--- src/rtl/board_line_clear_sequencer_if.sv ---
// Control and RAM-bus signal bundle between the game controller and the
// line-clear sequencer. The slave side is the sequencer itself.
interface board_line_clear_sequencer_if #(
  parameter int COLS = 10,
  parameter int CW   = 24
);
  logic                 start;
  logic                 clear_all;
  logic                 bus_grant;
  logic                 busy;
  logic                 done;
  logic [4:0]           lines_cleared;
  logic [4:0]           ram_row;
  logic [COLS-1:0]      ram_we;
  logic [COLS*CW-1:0]   ram_d;
  logic [COLS*CW-1:0]   ram_q;

  modport master (
    output start, clear_all, bus_grant, ram_q,
    input  busy, done, lines_cleared, ram_row, ram_we, ram_d
  );

  modport slave (
    input  start, clear_all, bus_grant, ram_q,
    output busy, done, lines_cleared, ram_row, ram_we, ram_d
  );
endinterface

--- src/rtl/board_line_clear_sequencer.sv ---
// Line-clear / board-wipe sequencer for the column board RAMs.
// Reads the board bottom-up one row at a time, drops full rows, copies the
// remaining rows down to the write pointer, then zero-fills what is left on
// top. A wipe pass skips straight to the zero-fill from the bottom row.
module board_line_clear_sequencer #(
  parameter int ROWS = 20,
  parameter int COLS = 10,
  parameter int CW   = 24
) (
  input  logic                              clk,
  input  logic                              rst,
  board_line_clear_sequencer_if.slave       bus
);

  typedef enum logic [2:0] {IDLE, RD_ADDR, RD_WAIT, WR, FILL, DONE} state_t;

  // Pointers are 6 bits wide so that decrementing past row 0 sets bit 5.
  localparam logic [5:0] ROW_LAST = 6'(ROWS - 1);

  state_t               state_reg, state_next;
  logic [5:0]           rd_reg, rd_next;
  logic [5:0]           wr_reg, wr_next;
  logic [4:0]           cnt_reg, cnt_next;
  logic [4:0]           lines_reg;
  logic [COLS*CW-1:0]   row_buf_reg;
  logic                 full_reg;

  logic [COLS-1:0]      cell_occupied;
  logic                 row_full;

  logic                 busy_c;
  logic                 done_c;
  logic [4:0]           ram_row_c;
  logic [COLS-1:0]      ram_we_c;
  logic [COLS*CW-1:0]   ram_d_c;

  // A row is full when every column holds a non-zero colour.
  for (genvar gi = 0; gi < COLS; gi++) begin : g_col
    assign cell_occupied[gi] = |bus.ram_q[gi*CW +: CW];
  end
  assign row_full = &cell_occupied;

  // State, pointers, row buffer and the held line count.
  always_ff @(posedge clk) begin
    if (rst) begin
      state_reg   <= IDLE;
      rd_reg      <= '0;
      wr_reg      <= '0;
      cnt_reg     <= '0;
      lines_reg   <= '0;
      row_buf_reg <= '0;
      full_reg    <= 1'b0;
    end else begin
      state_reg <= state_next;
      rd_reg    <= rd_next;
      wr_reg    <= wr_next;
      cnt_reg   <= cnt_next;
      if (state_reg == RD_WAIT) begin
        row_buf_reg <= bus.ram_q;
        full_reg    <= row_full;
      end
      if (state_reg == DONE) begin
        lines_reg <= cnt_reg;
      end
    end
  end

  // Next-state, pointer updates and RAM bus drive.
  always_comb begin
    state_next = state_reg;
    rd_next    = rd_reg;
    wr_next    = wr_reg;
    cnt_next   = cnt_reg;
    busy_c     = (state_reg != IDLE);
    done_c     = 1'b0;
    ram_row_c  = '0;
    ram_we_c   = '0;
    ram_d_c    = '0;

    case (state_reg)
      IDLE: begin
        if (bus.start) begin
          cnt_next   = '0;
          rd_next    = ROW_LAST;
          wr_next    = ROW_LAST;
          state_next = bus.clear_all ? FILL : RD_ADDR;
        end
      end

      RD_ADDR: begin
        ram_row_c = rd_reg[4:0];
        if (bus.bus_grant) state_next = RD_WAIT;
      end

      RD_WAIT: begin
        // The read was launched on the grant edge, so no grant is needed here.
        ram_row_c  = rd_reg[4:0];
        state_next = WR;
      end

      WR: begin
        ram_row_c = wr_reg[4:0];
        if (bus.bus_grant) begin
          if (full_reg) begin
            cnt_next = cnt_reg + 5'd1;
          end else begin
            // A row that is already in place needs no rewrite.
            if (wr_reg != rd_reg) begin
              ram_we_c = '1;
              ram_d_c  = row_buf_reg;
            end
            wr_next = wr_reg - 6'd1;
          end
          rd_next = rd_reg - 6'd1;
          if (rd_next[5]) begin
            // No rows cleared means nothing left to fill: go straight to DONE.
            state_next = wr_next[5] ? DONE : FILL;
          end else begin
            state_next = RD_ADDR;
          end
        end
      end

      FILL: begin
        ram_row_c = wr_reg[4:0];
        if (wr_reg[5]) begin
          state_next = DONE;
        end else if (bus.bus_grant) begin
          ram_we_c = '1;
          wr_next  = wr_reg - 6'd1;
          if (wr_reg == 6'd0) state_next = DONE;
        end
      end

      DONE: begin
        done_c     = 1'b1;
        state_next = IDLE;
      end

      default: state_next = IDLE;
    endcase
  end

  assign bus.busy          = busy_c;
  assign bus.done          = done_c;
  assign bus.lines_cleared = lines_reg;
  assign bus.ram_row       = ram_row_c;
  assign bus.ram_we        = ram_we_c;
  assign bus.ram_d         = ram_d_c;

endmodule

--- src/flat_wrapper.sv ---
// flat-port wrapper written by rule: the top's interface ports become plain ports
module board_line_clear_sequencer_flat 
#(
  parameter int ROWS = 20,
  parameter int COLS = 10,
  parameter int CW   = 24
)
  (clk, rst, bus_start, bus_clear_all, bus_bus_grant, bus_ram_q, bus_busy, bus_done, bus_lines_cleared, bus_ram_row, bus_ram_we, bus_ram_d);
  board_line_clear_sequencer_if #(.COLS(COLS), .CW(CW)) bus_i ();
  input  logic clk;
  input  logic rst;
  input wire logic [$bits(bus_i.start)-1:0] bus_start;
  input wire logic [$bits(bus_i.clear_all)-1:0] bus_clear_all;
  input wire logic [$bits(bus_i.bus_grant)-1:0] bus_bus_grant;
  input wire logic [$bits(bus_i.ram_q)-1:0] bus_ram_q;
  output wire logic [$bits(bus_i.busy)-1:0] bus_busy;
  output wire logic [$bits(bus_i.done)-1:0] bus_done;
  output wire logic [$bits(bus_i.lines_cleared)-1:0] bus_lines_cleared;
  output wire logic [$bits(bus_i.ram_row)-1:0] bus_ram_row;
  output wire logic [$bits(bus_i.ram_we)-1:0] bus_ram_we;
  output wire logic [$bits(bus_i.ram_d)-1:0] bus_ram_d;
  assign bus_i.start = bus_start;
  assign bus_i.clear_all = bus_clear_all;
  assign bus_i.bus_grant = bus_bus_grant;
  assign bus_i.ram_q = bus_ram_q;
  assign bus_busy = bus_i.busy;
  assign bus_done = bus_i.done;
  assign bus_lines_cleared = bus_i.lines_cleared;
  assign bus_ram_row = bus_i.ram_row;
  assign bus_ram_we = bus_i.ram_we;
  assign bus_ram_d = bus_i.ram_d;
  board_line_clear_sequencer #(.ROWS(ROWS), .COLS(COLS), .CW(CW)) u_core (.clk(clk), .rst(rst), .bus(bus_i));
endmodule
--- config.mk ---
export PLATFORM = sky130hd
export DESIGN_NAME = board_line_clear_sequencer_flat
export DESIGN_NICKNAME = d
export VERILOG_FILES = /design/src/rtl/board_line_clear_sequencer_if.sv /design/src/rtl/board_line_clear_sequencer.sv /design/src/flat_wrapper.sv
export SDC_FILE = /design/constraint.sdc
export NUM_CORES = 1
export LEC_CHECK = 0
export BUFFER_PORTS_ARGS = -buffer_cell sky130_fd_sc_hd__buf_2
export CAP_MARGIN = 5
export CORE_AREA = 2 2 199 201
export CTS_CLUSTER_DIAMETER = 50
export CTS_CLUSTER_SIZE = 25
export DETAILED_ROUTE_END_ITERATION = 8
export DIE_AREA = 0 0 201 203
export PLACE_DENSITY = 0.57
export SLEW_MARGIN = 20
export SYNTH_ARGS = -nofsm -noshare
export SYNTH_HDL_FRONTEND = slang
export SYNTH_SLANG_ARGS = --single-unit
--- constraint.sdc ---
create_clock -name clk -period 2.3 [get_ports clk]
set_clock_uncertainty 0.15 [all_clocks]
set_input_delay 0.115 -clock clk [delete_from_list [all_inputs] [get_ports clk]]
set_output_delay 0.115 -clock clk [all_outputs]
set_load 0.05 [all_outputs]
* Word-level counts from Yosys, hierarchy flattened *
Index checks and enable logic that the tools add are counted.

word-level totals
  output and inout port bits = 262
  flip-flop bits (word level) = 266
  logic and storage cells = 85
  input bits = 245

operators by class
  add/sub/neg operators = 3
  reductions and logical operators = 23
  equal/unequal tests = 15
  muxes and demuxes = 36

operators by type and width
  kind                 number
  $mux 240             4
  $reduce_or 24->1     10
  $mux 10              5
  $mux 6               8
  $mux 3               8
  $pmux 10 s2          1
  $pmux 5 s2           2
  $pmux 6 s3           1
  $mux 5               3
  $pmux 3 s5           1
  $ne 2x2->1 const B   6
  $pmux 6 s2           1
  $sub 6x1->6 const B  2
  $reduce_and 10->1    1
  $eq 3x2->1 const B   2
  $eq 3x3->1 const B   2
  $logic_not 6->1      1
  $ne 6x6->1           1
  $reduce_and 3->1     2
  $reduce_and 6->1     1
  $reduce_bool 3->1    2
  $add 5x1->5 const B  1
  $reduce_and 5->1     1
  $reduce_and 4->1     1
  other kinds (8)      10

* Longest topological paths before layout *
Gate-level depths: netlist (run 1).

  depth in word-level cells = 8
  mapped depth = 8
  depth with buffers taken out = 6

* Least setup slack after synthesis (run 1) *
Ideal clock, no wire load.

  kind = flip-flop to output port
  start point = reg u_core.state_reg[2]
  end point = out bus_ram_we[1]
  arrival time = 2471 ps
  path buffers = 3
  cell stages (with the launch flop) = 6
  required time = 2035 ps
  slack = -436 ps
  path through = dfxtp_1 -> buf_2 -> or3b_2 -> clkbuf_1 -> o21bai_1 -> buf_4

between the ends
  word-level cells in the longest chain between the ends = 2
  elaborated cells on any way between the ends = 3
  classes of those cells = 2 x eq/ne; 1 x mux

RTL lines
  what                                      RTL line                          text
  start: declaration                        board_line_clear_sequencer.sv:20  state_t state_reg, state_next;
  start signal: assignment                  board_line_clear_sequencer.sv:54  state_reg <= state_next;
  $eq 3x3->1 or $eq 3x2->1 (tied branches)  board_line_clear_sequencer.sv:80  case (state_reg)
  $pmux 10 s2 (*)                           board_line_clear_sequencer.sv:80
  end: declaration                          flat_wrapper.sv:20                output wire logic [$bits(bus_i.ram_we)-1:0] bus_ram_we;

Mark *: on every way between the ends. The rest lies on a longest branch, timed or not.

* Final worst setup path (run 1) *
  start point = reg u_core.wr_reg[4]
  end point = out bus_ram_d[179]

between the ends
  word-level cells in the longest chain between the ends = 5

RTL lines
  what                      RTL line                           text
  start: declaration        board_line_clear_sequencer.sv:22   logic [5:0] wr_reg, wr_next;
  start signal: assignment  board_line_clear_sequencer.sv:56   wr_reg <= wr_next;
  $ne 6x6->1                board_line_clear_sequencer.sv:108  if (wr_reg != rd_reg) begin
  $mux 240                  board_line_clear_sequencer.sv:108
  $mux 240                  board_line_clear_sequencer.sv:104  if (full_reg) begin
  $mux 240                  board_line_clear_sequencer.sv:103  if (bus.bus_grant) begin
  $mux 240                  board_line_clear_sequencer.sv:80
  end: declaration          flat_wrapper.sv:21                 output wire logic [$bits(bus_i.ram_d)-1:0] bus_ram_d;

No other way between the ends.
______________________________
**Problem to work on:** Search the lines above for the string "flip" and copy each line that has it.

**Task output:**
  flip-flop bits (word level) = 266
  kind = flip-flop to output port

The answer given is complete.